Raising Money for
2014 MRF Research Grantee
FINAL REPORT: Developing a pragmatic human model suitable for migraine drug testing combined with the study of biochemical changes during a migraine attack in humans
There is a great need for more effective anti-migraine drugs. In order for this to happen, it is necessary to develop a valid human model for the testing of drug candidates. We developed such a model and MRF awarded us a grant to validate it. While validating this model, we also planned to use advanced proteomic techniques to observe biochemical changes in human plasma, potentially leading to the identification of specific biomarkers for migraine.
Rather than wait for spontaneous migraine attacks to occur, we induced a headache in migraine without aura (MO) patients using the drug cilostazol. We then attempted to abort the headache with sumatriptan, the most common triptan medication. While we were successful in inducing a migraine-like headache in all cases, sumatriptan was not effective in relieving the cilostazol-induced headache compared to control patients who received a placebo.
In order to find biomarkers for migraine, we collected blood samples from MO patients during migraine, outside migraine and after sumatriptan intervention. We analyzed the blood plasma for a number of neuropeptides and other migraine relevant small molecules including CGRP (calcitonin gene-related peptide), histamine, L-Kynurenine and Kynurenic acid. In most of the samples, CGRP concentration and histamine levels were below the lower limit of quantification. There was no significant change in Kynurenic acid or Kynurenine levels.
Hypotheses vs. Findings
In the first study, we hypothesized that we could induce migraine-like headaches using cilostazol and then abort the headaches with sumatriptan to validate our drug-testing model. Although cilostazol administration induced migraine-like headache in all MO patients, sumatriptan intervention was not effective in reducing headaches compared to the placebo group.
In the second study, we aimed to learn about the pathogenesis of migraine by studying neuropeptides and other migraine relevant small molecules in the plasma collected from MO patients. There was no significant change in plasma CGRP, histamine, Kynurenic acid or L-Kynurenine levels during or outside migraine and no change after sumatriptan intervention. As a result, we were not successful in identifying specific biomarkers for migraine in blood plasma.

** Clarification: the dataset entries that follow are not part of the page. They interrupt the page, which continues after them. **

<file path="src/ioss_pkg.sv">
`default_nettype none

package ioss_pkg;

  // Bus widths
  localparam int DATA_WIDTH = 16;
  localparam int ADDR_WIDTH = 16;

  // Interrupt controller registers
  localparam logic [ADDR_WIDTH-1:0] ADDR_INT_FLAGS = 16'd40;
  localparam logic [ADDR_WIDTH-1:0] ADDR_INT_MASK = 16'd50;

  // Tick counter sample, written to capture and read back in three words
  localparam logic [ADDR_WIDTH-1:0] ADDR_TICKSS_LO = 16'd105;
  localparam logic [ADDR_WIDTH-1:0] ADDR_TICKSS_MID = 16'd106;
  localparam logic [ADDR_WIDTH-1:0] ADDR_TICKSS_HI = 16'd107;
  localparam logic [ADDR_WIDTH-1:0] ADDR_TICKS_SAMPLE = 16'd109;

  // Timer reload words, HI write restarts the count
  localparam logic [ADDR_WIDTH-1:0] ADDR_TIMER_LO = 16'd110;
  localparam logic [ADDR_WIDTH-1:0] ADDR_TIMER_HI = 16'd111;

  // General-purpose port
  localparam logic [ADDR_WIDTH-1:0] ADDR_PORT_IN = 16'd310;
  localparam logic [ADDR_WIDTH-1:0] ADDR_PORT_OUT = 16'd311;
  localparam logic [ADDR_WIDTH-1:0] ADDR_PORT_DIR = 16'd312;

  // Counter widths
  localparam int TICK_WIDTH = 48;
  localparam int TIMER_WIDTH = 32;

  // Interrupt layout
  localparam int IRQ_COUNT = 8;
  localparam int TIMER_IRQ = 7;

  // Flops in each external input synchronizer
  localparam int SYNC_STAGES = 3;

endpackage

`default_nettype wire

</file>
<file path="src/apb_reg_bridge.sv">
`timescale 1ns/1ps
`default_nettype none

module apb_reg_bridge #(
  parameter int PORT_WIDTH = 16
) (
  input  logic                                clk,
  input  logic                                resetq,
  input  logic                                psel,
  input  logic                                penable,
  input  logic                                pwrite,
  input  logic [ioss_pkg::ADDR_WIDTH-1:0]     paddr,
  input  logic [ioss_pkg::DATA_WIDTH-1:0]     pwdata,
  input  logic [ioss_pkg::IRQ_COUNT-1:0]      int_flags,
  input  logic [ioss_pkg::IRQ_COUNT-1:0]      int_mask,
  input  logic [ioss_pkg::TICK_WIDTH-1:0]     ticks_sampled,
  input  logic [PORT_WIDTH-1:0]               port_in,
  input  logic [PORT_WIDTH-1:0]               port_out,
  input  logic [PORT_WIDTH-1:0]               port_dir,
  output logic [ioss_pkg::DATA_WIDTH-1:0]     prdata,
  output logic                                pslverr,
  output logic [ioss_pkg::DATA_WIDTH-1:0]     wdata,
  output logic                                flags_wr,
  output logic                                mask_wr,
  output logic                                sample_wr,
  output logic                                reload_lo_wr,
  output logic                                reload_hi_wr,
  output logic                                out_wr,
  output logic                                dir_wr
);

  logic setup_q;
  logic access;
  logic wr_en;
  logic mapped;

  // Remember a setup phase so that only a proper access phase counts
  always_ff @(posedge clk)
  begin
    if (!resetq)
      setup_q <= 1'b0;
    else
      setup_q <= psel & ~penable;
  end

  assign access = psel & penable & setup_q;
  assign wr_en = access & pwrite;

  // One-hot write strobes, each lasting the single access cycle
  assign flags_wr = wr_en & (paddr == ioss_pkg::ADDR_INT_FLAGS);
  assign mask_wr = wr_en & (paddr == ioss_pkg::ADDR_INT_MASK);
  assign sample_wr = wr_en & (paddr == ioss_pkg::ADDR_TICKS_SAMPLE);
  assign reload_lo_wr = wr_en & (paddr == ioss_pkg::ADDR_TIMER_LO);
  assign reload_hi_wr = wr_en & (paddr == ioss_pkg::ADDR_TIMER_HI);
  assign out_wr = wr_en & (paddr == ioss_pkg::ADDR_PORT_OUT);
  assign dir_wr = wr_en & (paddr == ioss_pkg::ADDR_PORT_DIR);

  assign wdata = pwdata;

  // Read multiplexer, narrow registers are zero-extended
  always_comb
  begin
    prdata = '0;
    mapped = 1'b1;
    case (paddr)
      ioss_pkg::ADDR_INT_FLAGS:
        prdata[ioss_pkg::IRQ_COUNT-1:0] = int_flags;
      ioss_pkg::ADDR_INT_MASK:
        prdata[ioss_pkg::IRQ_COUNT-1:0] = int_mask;
      ioss_pkg::ADDR_TICKSS_LO:
        prdata = ticks_sampled[15:0];
      ioss_pkg::ADDR_TICKSS_MID:
        prdata = ticks_sampled[31:16];
      ioss_pkg::ADDR_TICKSS_HI:
        prdata = ticks_sampled[47:32];
      ioss_pkg::ADDR_PORT_IN:
        prdata[PORT_WIDTH-1:0] = port_in;
      ioss_pkg::ADDR_PORT_OUT:
        prdata[PORT_WIDTH-1:0] = port_out;
      ioss_pkg::ADDR_PORT_DIR:
        prdata[PORT_WIDTH-1:0] = port_dir;
      // Write-only registers read as zero
      ioss_pkg::ADDR_TICKS_SAMPLE,
      ioss_pkg::ADDR_TIMER_LO,
      ioss_pkg::ADDR_TIMER_HI:
        prdata = '0;
      default:
        mapped = 1'b0;
    endcase
  end

  assign pslverr = access & ~mapped;

endmodule

`default_nettype wire

</file>
<file path="src/gpio_port.sv">
`timescale 1ns/1ps
`default_nettype none

module gpio_port #(
  parameter int PORT_WIDTH = 16
) (
  input  logic                                clk,
  input  logic                                resetq,
  input  logic [ioss_pkg::DATA_WIDTH-1:0]     wdata,
  input  logic                                out_wr,
  input  logic                                dir_wr,
  input  logic [PORT_WIDTH-1:0]               gpio_in,
  output logic [PORT_WIDTH-1:0]               port_in,
  output logic [PORT_WIDTH-1:0]               port_out,
  output logic [PORT_WIDTH-1:0]               port_dir,
  output logic [PORT_WIDTH-1:0]               gpio_out,
  output logic [PORT_WIDTH-1:0]               gpio_oe
);

  logic [PORT_WIDTH-1:0] in_meta;

  // Output value and direction, a 1 in port_dir drives the pin
  always_ff @(posedge clk)
  begin
    if (!resetq)
    begin
      port_out <= '0;
      port_dir <= '0;
    end
    else
    begin
      if (out_wr)
        port_out <= wdata[PORT_WIDTH-1:0];
      if (dir_wr)
        port_dir <= wdata[PORT_WIDTH-1:0];
    end
  end

  // Two-flop synchronizer on the pin inputs
  always_ff @(posedge clk)
  begin
    in_meta <= gpio_in;
    port_in <= in_meta;
  end

  assign gpio_out = port_out;
  assign gpio_oe = port_dir;

endmodule

`default_nettype wire

</file>
<file path="src/ioss_top.sv">
`timescale 1ns/1ps
`default_nettype none

module ioss_top #(
  parameter int NUM_EXT_IRQ = 4,
  parameter int PORT_WIDTH = 16
) (
  input  logic                                clk,
  input  logic                                resetq,
  input  logic                                psel,
  input  logic                                penable,
  input  logic                                pwrite,
  input  logic [ioss_pkg::ADDR_WIDTH-1:0]     paddr,
  input  logic [ioss_pkg::DATA_WIDTH-1:0]     pwdata,
  output logic [ioss_pkg::DATA_WIDTH-1:0]     prdata,
  output logic                                pslverr,
  input  logic [NUM_EXT_IRQ-1:0]              irq_in,
  input  logic [PORT_WIDTH-1:0]               gpio_in,
  output logic [ioss_pkg::IRQ_COUNT-1:0]      int_rqst,
  output logic [PORT_WIDTH-1:0]               gpio_out,
  output logic [PORT_WIDTH-1:0]               gpio_oe
);

  logic [ioss_pkg::DATA_WIDTH-1:0] wdata;
  logic flags_wr;
  logic mask_wr;
  logic sample_wr;
  logic reload_lo_wr;
  logic reload_hi_wr;
  logic out_wr;
  logic dir_wr;
  logic [ioss_pkg::IRQ_COUNT-1:0] int_flags;
  logic [ioss_pkg::IRQ_COUNT-1:0] int_mask;
  logic [ioss_pkg::TICK_WIDTH-1:0] ticks_sampled;
  logic [PORT_WIDTH-1:0] port_in;
  logic [PORT_WIDTH-1:0] port_out;
  logic [PORT_WIDTH-1:0] port_dir;
  logic expire;
  logic timer_pending;

  apb_reg_bridge #(
    .PORT_WIDTH (PORT_WIDTH)
  ) u_apb_reg_bridge (
    .clk           (clk),
    .resetq        (resetq),
    .psel          (psel),
    .penable       (penable),
    .pwrite        (pwrite),
    .paddr         (paddr),
    .pwdata        (pwdata),
    .int_flags     (int_flags),
    .int_mask      (int_mask),
    .ticks_sampled (ticks_sampled),
    .port_in       (port_in),
    .port_out      (port_out),
    .port_dir      (port_dir),
    .prdata        (prdata),
    .pslverr       (pslverr),
    .wdata         (wdata),
    .flags_wr      (flags_wr),
    .mask_wr       (mask_wr),
    .sample_wr     (sample_wr),
    .reload_lo_wr  (reload_lo_wr),
    .reload_hi_wr  (reload_hi_wr),
    .out_wr        (out_wr),
    .dir_wr        (dir_wr)
  );

  irq_controller #(
    .NUM_EXT_IRQ (NUM_EXT_IRQ)
  ) u_irq_controller (
    .clk           (clk),
    .resetq        (resetq),
    .irq_in        (irq_in),
    .wdata         (wdata),
    .flags_wr      (flags_wr),
    .mask_wr       (mask_wr),
    .expire        (expire),
    .int_flags     (int_flags),
    .int_mask      (int_mask),
    .timer_pending (timer_pending),
    .int_rqst      (int_rqst)
  );

  tick_counter u_tick_counter (
    .clk           (clk),
    .resetq        (resetq),
    .sample_wr     (sample_wr),
    .ticks_sampled (ticks_sampled)
  );

  periodic_timer u_periodic_timer (
    .clk           (clk),
    .resetq        (resetq),
    .wdata         (wdata),
    .reload_lo_wr  (reload_lo_wr),
    .reload_hi_wr  (reload_hi_wr),
    .timer_pending (timer_pending),
    .expire        (expire)
  );

  gpio_port #(
    .PORT_WIDTH (PORT_WIDTH)
  ) u_gpio_port (
    .clk      (clk),
    .resetq   (resetq),
    .wdata    (wdata),
    .out_wr   (out_wr),
    .dir_wr   (dir_wr),
    .gpio_in  (gpio_in),
    .port_in  (port_in),
    .port_out (port_out),
    .port_dir (port_dir),
    .gpio_out (gpio_out),
    .gpio_oe  (gpio_oe)
  );

endmodule

`default_nettype wire

</file>
<file path="src/irq_controller.sv">
`timescale 1ns/1ps
`default_nettype none

module irq_controller #(
  parameter int NUM_EXT_IRQ = 4
) (
  input  logic                                clk,
  input  logic                                resetq,
  input  logic [NUM_EXT_IRQ-1:0]              irq_in,
  input  logic [ioss_pkg::DATA_WIDTH-1:0]     wdata,
  input  logic                                flags_wr,
  input  logic                                mask_wr,
  input  logic                                expire,
  output logic [ioss_pkg::IRQ_COUNT-1:0]      int_flags,
  output logic [ioss_pkg::IRQ_COUNT-1:0]      int_mask,
  output logic                                timer_pending,
  output logic [ioss_pkg::IRQ_COUNT-1:0]      int_rqst
);

  // Synchronizer stages plus one history flop for the edge detector
  logic [NUM_EXT_IRQ-1:0] sync_q [ioss_pkg::SYNC_STAGES+1];
  logic [NUM_EXT_IRQ-1:0] ext_rise;
  logic [ioss_pkg::IRQ_COUNT-1:0] set_vec;
  logic [ioss_pkg::IRQ_COUNT-1:0] pending;

  always_ff @(posedge clk)
  begin
    if (!resetq)
    begin
      for (int k = 0; k <= ioss_pkg::SYNC_STAGES; k++)
        sync_q[k] <= '0;
    end
    else
    begin
      sync_q[0] <= irq_in;
      for (int k = 1; k <= ioss_pkg::SYNC_STAGES; k++)
        sync_q[k] <= sync_q[k-1];
    end
  end

  // Rising edge once the input has passed all synchronizer stages
  assign ext_rise = sync_q[ioss_pkg::SYNC_STAGES-1] & ~sync_q[ioss_pkg::SYNC_STAGES];

  // Bits between the external inputs and the timer bit are never set
  always_comb
  begin
    set_vec = '0;
    set_vec[NUM_EXT_IRQ-1:0] = ext_rise;
    set_vec[ioss_pkg::TIMER_IRQ] = expire;
  end

  // A set wins, otherwise a zero flag keeps the bit cleared
  always_ff @(posedge clk)
  begin
    if (!resetq)
      pending <= '0;
    else
      pending <= set_vec | (pending & int_flags);
  end

  always_ff @(posedge clk)
  begin
    if (!resetq)
    begin
      int_flags <= '1;
      int_mask <= '0;
    end
    else
    begin
      if (flags_wr)
        int_flags <= wdata[ioss_pkg::IRQ_COUNT-1:0];
      if (mask_wr)
        int_mask <= wdata[ioss_pkg::IRQ_COUNT-1:0];
    end
  end

  assign timer_pending = pending[ioss_pkg::TIMER_IRQ];
  assign int_rqst = pending & int_mask;

endmodule

`default_nettype wire

</file>
<file path="src/periodic_timer.sv">
`timescale 1ns/1ps
`default_nettype none

module periodic_timer (
  input  logic                                clk,
  input  logic                                resetq,
  input  logic [ioss_pkg::DATA_WIDTH-1:0]     wdata,
  input  logic                                reload_lo_wr,
  input  logic                                reload_hi_wr,
  input  logic                                timer_pending,
  output logic                                expire
);

  logic [ioss_pkg::DATA_WIDTH-1:0] reload_lo;
  logic [ioss_pkg::DATA_WIDTH-1:0] reload_hi;
  logic [ioss_pkg::TIMER_WIDTH-1:0] count;

  always_ff @(posedge clk)
  begin
    if (!resetq)
    begin
      reload_lo <= '0;
      reload_hi <= '0;
    end
    else
    begin
      if (reload_lo_wr)
        reload_lo <= wdata;
      if (reload_hi_wr)
        reload_hi <= wdata;
    end
  end

  // HI write restarts with the new high word and the stored low word.
  // The count is held at the reload value while the interrupt is pending.
  always_ff @(posedge clk)
  begin
    if (!resetq)
      count <= '0;
    else if (reload_hi_wr)
      count <= {wdata, reload_lo};
    else if (timer_pending)
      count <= {reload_hi, reload_lo};
    else
      count <= count - 1'b1;
  end

  // High for the last cycle before the count would reach zero
  assign expire = (count == {{(ioss_pkg::TIMER_WIDTH-1){1'b0}}, 1'b1});

endmodule

`default_nettype wire

</file>
<file path="src/tick_counter.sv">
`timescale 1ns/1ps
`default_nettype none

module tick_counter (
  input  logic                                clk,
  input  logic                                resetq,
  input  logic                                sample_wr,
  output logic [ioss_pkg::TICK_WIDTH-1:0]     ticks_sampled
);

  logic [ioss_pkg::TICK_WIDTH-1:0] ticks;

  // Free-running count of clock cycles since reset
  always_ff @(posedge clk)
  begin
    if (!resetq)
      ticks <= '0;
    else
      ticks <= ticks + 1'b1;
  end

  // Capture the count as it stands at the write edge
  always_ff @(posedge clk)
  begin
    if (!resetq)
      ticks_sampled <= '0;
    else if (sample_wr)
      ticks_sampled <= ticks;
  end

endmodule

`default_nettype wire

</file>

We found that drug-induced migraine-like attacks were non-responsive to sumatriptan, whereas spontaneous migraine attacks are often helped by sumatriptan. This signifies that migraine is a complex neurovascular disorder and experimental migraine models are not identical to spontaneous migraine attacks. We need to develop a better way to mimic spontaneous attacks in order to have a robust platform for testing new migraine drug candidates.

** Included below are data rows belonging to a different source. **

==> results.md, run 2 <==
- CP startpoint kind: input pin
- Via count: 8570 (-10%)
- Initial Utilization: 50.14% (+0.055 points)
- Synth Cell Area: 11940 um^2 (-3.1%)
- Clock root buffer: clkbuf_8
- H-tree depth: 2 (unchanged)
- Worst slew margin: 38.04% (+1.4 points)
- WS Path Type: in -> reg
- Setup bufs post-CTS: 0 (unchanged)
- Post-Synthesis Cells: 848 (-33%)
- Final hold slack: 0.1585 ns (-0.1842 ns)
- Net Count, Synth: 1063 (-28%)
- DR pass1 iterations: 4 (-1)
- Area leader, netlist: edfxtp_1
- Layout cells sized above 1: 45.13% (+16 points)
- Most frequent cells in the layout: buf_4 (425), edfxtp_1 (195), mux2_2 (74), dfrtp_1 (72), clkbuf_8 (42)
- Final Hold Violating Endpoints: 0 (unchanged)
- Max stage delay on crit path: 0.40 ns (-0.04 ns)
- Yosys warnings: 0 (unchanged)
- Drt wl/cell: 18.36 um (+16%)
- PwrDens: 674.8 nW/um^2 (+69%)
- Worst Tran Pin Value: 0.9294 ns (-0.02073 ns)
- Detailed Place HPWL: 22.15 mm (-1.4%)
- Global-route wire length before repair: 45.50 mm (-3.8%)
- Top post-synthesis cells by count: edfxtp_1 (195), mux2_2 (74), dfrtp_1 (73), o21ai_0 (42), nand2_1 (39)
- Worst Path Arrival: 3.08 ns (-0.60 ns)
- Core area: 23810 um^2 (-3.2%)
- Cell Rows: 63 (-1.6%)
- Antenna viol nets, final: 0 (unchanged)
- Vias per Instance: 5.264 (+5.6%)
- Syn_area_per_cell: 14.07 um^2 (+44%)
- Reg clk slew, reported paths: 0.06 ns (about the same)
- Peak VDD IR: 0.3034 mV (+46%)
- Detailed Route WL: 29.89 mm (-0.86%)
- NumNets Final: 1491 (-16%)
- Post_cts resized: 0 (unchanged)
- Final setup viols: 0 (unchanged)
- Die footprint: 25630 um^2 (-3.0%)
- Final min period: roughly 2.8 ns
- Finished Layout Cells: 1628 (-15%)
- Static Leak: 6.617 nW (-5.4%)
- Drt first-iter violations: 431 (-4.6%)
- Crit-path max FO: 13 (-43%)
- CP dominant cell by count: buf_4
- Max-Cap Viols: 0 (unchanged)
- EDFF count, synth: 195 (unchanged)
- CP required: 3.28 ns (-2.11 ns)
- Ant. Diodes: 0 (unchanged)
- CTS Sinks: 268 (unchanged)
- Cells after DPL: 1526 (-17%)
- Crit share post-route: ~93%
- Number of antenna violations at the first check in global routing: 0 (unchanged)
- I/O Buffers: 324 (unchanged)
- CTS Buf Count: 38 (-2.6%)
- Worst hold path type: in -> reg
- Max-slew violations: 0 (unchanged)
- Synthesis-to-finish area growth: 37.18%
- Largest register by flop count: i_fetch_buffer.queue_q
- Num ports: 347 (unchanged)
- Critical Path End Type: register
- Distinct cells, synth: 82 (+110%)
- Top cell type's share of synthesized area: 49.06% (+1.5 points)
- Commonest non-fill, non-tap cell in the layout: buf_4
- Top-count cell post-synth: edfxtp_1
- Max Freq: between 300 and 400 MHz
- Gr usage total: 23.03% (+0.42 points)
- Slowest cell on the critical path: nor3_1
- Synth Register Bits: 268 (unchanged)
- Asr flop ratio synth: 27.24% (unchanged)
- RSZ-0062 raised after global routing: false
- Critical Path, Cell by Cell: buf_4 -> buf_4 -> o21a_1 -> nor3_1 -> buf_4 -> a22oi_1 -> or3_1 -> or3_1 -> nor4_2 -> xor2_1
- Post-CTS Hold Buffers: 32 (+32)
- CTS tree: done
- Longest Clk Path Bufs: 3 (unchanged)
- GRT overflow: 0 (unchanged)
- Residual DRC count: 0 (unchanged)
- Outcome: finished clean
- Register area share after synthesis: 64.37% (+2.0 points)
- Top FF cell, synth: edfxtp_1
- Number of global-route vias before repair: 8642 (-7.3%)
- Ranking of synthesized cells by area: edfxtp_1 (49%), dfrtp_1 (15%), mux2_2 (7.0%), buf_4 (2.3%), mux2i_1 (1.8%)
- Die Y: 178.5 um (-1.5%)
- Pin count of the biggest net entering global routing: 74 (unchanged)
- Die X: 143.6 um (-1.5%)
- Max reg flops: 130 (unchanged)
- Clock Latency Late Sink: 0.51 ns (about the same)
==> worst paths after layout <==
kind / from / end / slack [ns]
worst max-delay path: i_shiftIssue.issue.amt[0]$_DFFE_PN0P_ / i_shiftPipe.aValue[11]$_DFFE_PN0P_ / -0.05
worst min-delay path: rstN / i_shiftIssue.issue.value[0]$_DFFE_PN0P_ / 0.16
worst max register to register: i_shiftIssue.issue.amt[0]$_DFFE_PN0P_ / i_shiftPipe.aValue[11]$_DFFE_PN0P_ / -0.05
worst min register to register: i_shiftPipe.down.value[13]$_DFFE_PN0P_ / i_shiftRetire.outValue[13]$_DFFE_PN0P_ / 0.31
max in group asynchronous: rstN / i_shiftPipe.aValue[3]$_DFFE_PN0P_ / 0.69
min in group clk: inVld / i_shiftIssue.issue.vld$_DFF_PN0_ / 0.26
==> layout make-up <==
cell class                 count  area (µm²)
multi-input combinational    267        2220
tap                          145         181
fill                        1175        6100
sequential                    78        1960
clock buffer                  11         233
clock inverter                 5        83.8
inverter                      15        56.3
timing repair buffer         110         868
`config.mk`:
```
export PLATFORM = sky130hd
export DESIGN_NAME = l2_event_counters
export DESIGN_NICKNAME = d
export VERILOG_FILES = /design/src/hw/host_pkg.sv /design/src/hw/l2_event_counters.sv
export VERILOG_INCLUDE_DIRS = /design/src /design/src/hw
export SDC_FILE = /design/constraint.sdc
export NUM_CORES = 1
export LEC_CHECK = 0
export BUFFER_PORTS_ARGS = -buffer_cell sky130_fd_sc_hd__buf_2
export CORE_MARGIN = 1.5
export CORE_UTILIZATION = 60
export CTS_CLUSTER_SIZE = 24
export DETAILED_ROUTE_END_ITERATION = 16
export PLACE_DENSITY = 0.92
export SLEW_MARGIN = 20
export SYNTH_ARGS = -nofsm -noshare
export SYNTH_HDL_FRONTEND = slang
export SYNTH_SLANG_ARGS = --single-unit
```
`constraint.sdc`:
```
create_clock -name clk_i -period 6.08 [get_ports clk_i]
set_clock_uncertainty 0.05 [all_clocks]
set_input_delay 0 -clock clk_i [delete_from_list [all_inputs] [get_ports clk_i]]
set_output_delay 0 -clock clk_i [all_outputs]
set_load 0.05 [all_outputs]
```
`src/hw/host_defines.svh`:
```
// Host domain parameters
`ifndef HOST_DEFINES_SVH
`define HOST_DEFINES_SVH

// L2 geometry
`define HOST_NB_L2_BANKS    8
`define HOST_L2_BANK_WORDS  256

// Bus and counter widths
`define HOST_DATA_WIDTH     32
`define HOST_ADDR_WIDTH     32
`define HOST_COUNT_WIDTH    32

// Word index inside the byte address, bank bits first, then row bits
`define HOST_WORD_LSB       2
`define HOST_WORD_MSB       12

// Byte-address bit splitting L2 from configuration space
`define HOST_REGION_BIT     16

// Configuration word offsets
`define HOST_CFG_RD_COUNT   0
`define HOST_CFG_WR_COUNT   1
`define HOST_CFG_CLEAR      2

// Read value of every other configuration word
`define HOST_CFG_UNMAPPED   32'hDEADF000

`endif

```
`src/hw/host_pkg.sv`:
```
// Host domain types
`include "host_defines.svh"

package host_pkg;

  // Bus payload
  typedef logic [`HOST_DATA_WIDTH-1:0]   word_t;
  typedef logic [`HOST_ADDR_WIDTH-1:0]   addr_t;
  typedef logic [`HOST_DATA_WIDTH/8-1:0] byte_sel_t;

  // L2 addressing
  typedef logic [$clog2(`HOST_NB_L2_BANKS)-1:0]   bank_idx_t;
  typedef logic [$clog2(`HOST_L2_BANK_WORDS)-1:0] bank_row_t;

  // Word index, also used as configuration word offset
  typedef logic [`HOST_WORD_MSB-`HOST_WORD_LSB:0] word_idx_t;

  // Event counters
  typedef logic [`HOST_COUNT_WIDTH-1:0] count_t;

  // Wishbone slave sequence
  typedef enum logic [1:0] {
    ST_IDLE,
    ST_ACCESS,
    ST_ACK
  } bus_state_e;

endpackage

```
`src/hw/l2_event_counters.sv`:
```
// L2 access event counters
`timescale 1ns/1ps

module l2_event_counters import host_pkg::*; (
  input  logic   clk_i,
  input  logic   rst_i,
  input  logic   rd_evt_i,
  input  logic   wr_evt_i,
  input  logic   clr_i,
  output count_t rd_count_o,
  output count_t wr_count_o
);

  // Entry 0 counts reads, entry 1 counts writes
  logic [1:0] evt;
  count_t     count_q [2];

  assign evt = {wr_evt_i, rd_evt_i};

  // Clear wins over a same-cycle increment
  always_ff @(posedge clk_i) begin
    for (int i = 0; i < 2; i++) begin
      if (rst_i || clr_i) begin
        count_q[i] <= '0;
      end else if (evt[i]) begin
        count_q[i] <= count_q[i] + count_t'(1);
      end
    end
  end

  assign rd_count_o = count_q[0];
  assign wr_count_o = count_q[1];

  a_evt_exclusive: assert property (
    @(posedge clk_i) disable iff (rst_i) !(rd_evt_i && wr_evt_i)
  );

endmodule

```
==> results of run 1 <==
-- final cells by class --
cell class / count / area (um^2) / area share
Clock inverter: 7 / 86.33 / 0.02026
Inverter: 10 / 37.54 / 0.008811
Tap cell: 75 / 93.84 / 0.02203
Clock buffer: 9 / 123.9 / 0.02907
Timing Repair Buffer: 72 / 375.4 / 0.08811
Multi-Input combinational cell: 265 / 1622 / 0.3806
Sequential cell: 64 / 1922 / 0.4511
$ cat src/hw/host_defines.svh
// Host domain parameters
`ifndef HOST_DEFINES_SVH
`define HOST_DEFINES_SVH

// L2 geometry
`define HOST_NB_L2_BANKS    8
`define HOST_L2_BANK_WORDS  256

// Bus and counter widths
`define HOST_DATA_WIDTH     32
`define HOST_ADDR_WIDTH     32
`define HOST_COUNT_WIDTH    32

// Word index inside the byte address, bank bits first, then row bits
`define HOST_WORD_LSB       2
`define HOST_WORD_MSB       12

// Byte-address bit splitting L2 from configuration space
`define HOST_REGION_BIT     16

// Configuration word offsets
`define HOST_CFG_RD_COUNT   0
`define HOST_CFG_WR_COUNT   1
`define HOST_CFG_CLEAR      2

// Read value of every other configuration word
`define HOST_CFG_UNMAPPED   32'hDEADF000

`endif

$ cat src/hw/host_pkg.sv
// Host domain types
`include "host_defines.svh"

package host_pkg;

  // Bus payload
  typedef logic [`HOST_DATA_WIDTH-1:0]   word_t;
  typedef logic [`HOST_ADDR_WIDTH-1:0]   addr_t;
  typedef logic [`HOST_DATA_WIDTH/8-1:0] byte_sel_t;

  // L2 addressing
  typedef logic [$clog2(`HOST_NB_L2_BANKS)-1:0]   bank_idx_t;
  typedef logic [$clog2(`HOST_L2_BANK_WORDS)-1:0] bank_row_t;

  // Word index, also used as configuration word offset
  typedef logic [`HOST_WORD_MSB-`HOST_WORD_LSB:0] word_idx_t;

  // Event counters
  typedef logic [`HOST_COUNT_WIDTH-1:0] count_t;

  // Wishbone slave sequence
  typedef enum logic [1:0] {
    ST_IDLE,
    ST_ACCESS,
    ST_ACK
  } bus_state_e;

endpackage
<file path="config.mk">
export PLATFORM = sky130hd
export DESIGN_NAME = merge_data_generator
export DESIGN_NICKNAME = d
export VERILOG_FILES = /design/src/merge_req_pkg.sv /design/src/merge_cfg_pkg.sv /design/src/index_fifo_if.sv /design/src/merge_data_generator.sv /design/src/request_formatter.sv /design/src/index_fifo.sv /design/src/index_sequencer.sv /design/src/merge_gen_csr.sv
export VERILOG_INCLUDE_DIRS = /design/src
export SDC_FILE = /design/constraint.sdc
export NUM_CORES = 1
export LEC_CHECK = 0
export BUFFER_PORTS_ARGS = -buffer_cell sky130_fd_sc_hd__buf_4
export CORE_ASPECT_RATIO = 0.75
export CORE_MARGIN = 1
export CORE_UTILIZATION = 62
export CTS_CLUSTER_DIAMETER = 150
export DETAILED_ROUTE_END_ITERATION = 16
export GPL_TIMING_DRIVEN = 0
export PLACE_DENSITY = 0.81
export SLEW_MARGIN = 25
export SYNTH_ARGS = -nofsm -noshare
export SYNTH_HDL_FRONTEND = slang
export SYNTH_HIERARCHICAL = 1
export SYNTH_SLANG_ARGS = --single-unit
</file>
<file path="constraint.sdc">
create_clock -name ap_clk -period 6.3 [get_ports ap_clk]
set_clock_uncertainty 0.05 [all_clocks]
set_input_delay 1.26 -clock ap_clk [delete_from_list [all_inputs] [get_ports ap_clk]]
set_output_delay 1.26 -clock ap_clk [all_outputs]
set_load 0.03 [all_outputs]
</file>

What this Research Means to You
The need remains to develop an effective methodology for mimicking spontaneous migraine headaches in order to test drug candidates for relieving headaches. A successful testing platform would attract drug industry interest in developing migraine-specific medications. Migraine remains a complex disorder and further research is necessary to identify specific biomarkers that would allow doctors to diagnose migraine more easily and effectively.